Nutrition

Hummus

By Patty Bafalis November 17, 2015

hummusIngredients

1 Cup Dry Chickpeas Soaked Overnight (make sure its a big bowl with plenty of water because they plump up)

3 Tbsp. Tahini (if you don’t have it or can’t find it at the store, you can omit it. I usually buy it on amazon)

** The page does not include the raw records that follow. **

==> src/rtl/slotdec_pkg.sv <==
package slotdec_pkg;

    localparam int SLOTS   = 16;
    localparam int SLOT_W  = 16;
    localparam int BLOCK_W = SLOTS * SLOT_W;
    localparam int MAP_W   = SLOTS - 1;
    localparam int CNT_W   = $clog2(SLOTS);
    localparam int KIND_W  = 2;

    typedef enum logic [1:0] {
        FMT_DENSE  = 2'd0,
        FMT_MAPPED = 2'd1,
        FMT_HEADED = 2'd2,
        FMT_RSVD   = 2'd3
    } blk_fmt_e;

    typedef enum logic [KIND_W-1:0] {
        KIND_BASIC  = 2'd0,
        KIND_HEADER = 2'd1,
        KIND_DATA   = 2'd2,
        KIND_MAP    = 2'd3
    } slot_kind_e;

    typedef logic [SLOTS-1:0] slot_mask_t;

    typedef struct packed {
        blk_fmt_e           fmt;
        slot_mask_t         basic;
        slot_mask_t         hdr;
        logic [CNT_W-1:0]   hdr_cnt;
    } layout_t;

    typedef struct packed {
        slot_mask_t start;
        slot_mask_t fin;
        logic       bad;
    } bound_t;

    typedef struct packed {
        layout_t                  lay;
        bound_t                   bnd;
        logic [KIND_W*SLOTS-1:0]  kinds;
    } decode_t;

    // Leading bit of the nearest basic slot below position idx (0 if none).
    function automatic logic open_before(slot_mask_t basic, slot_mask_t leads, int idx);
        logic o;
        o = 1'b0;
        for (int j = 0; j < SLOTS; j++) begin
            if (j < idx && basic[j]) begin
                o = leads[j];
            end
        end
        return o;
    endfunction

    function automatic logic [CNT_W-1:0] mask_pop(slot_mask_t m);
        logic [CNT_W-1:0] n;
        n = '0;
        for (int j = 0; j < SLOTS; j++) begin
            n = n + CNT_W'(m[j]);
        end
        return n;
    endfunction

endpackage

Garlic to Taste (I use 4 cloves, but you might want to start with 2)

Juice of half a lemon

1 Tbsp. Cumin

Pinch of Paprika

1 tsp. Sea Salt

1/3 cup extra virgin olive oil

3 or 4 tbsp water, in case its too thick

 

Instructions:

Drain and rinse the chick peas. Add to a pot with clean  water to cover. Bring it to a boil, then cover the pan and let it cook on medium for about 1 hour. If it’s still too tough then let it cook another 10 to 20 minutes. Do not add salt to the water as this will make the chick peas (or any other beans) hard and they will take forever to cook.

 

Once they are cooked, drain the water and add the beans to a food processor. Add all the other ingredients, except water and process until smooth.You might have to stop the processor a few times to scrape the sides of the bowl with a spatula. If you notice that its too thick, start adding the water one tablespoon at a time and then check for seasoning. You might want to add more cumin and more salt.

 

Serve it  in a bowl with a little olive oil and paprika on top. Delicious to dip in fresh veggies and pita bread.

 

PS: If you’re in a hurry, it’s ok to used 2 cans of chick peas instead. There’s very good organic ones out there. Just make sure to drain and rinse them well.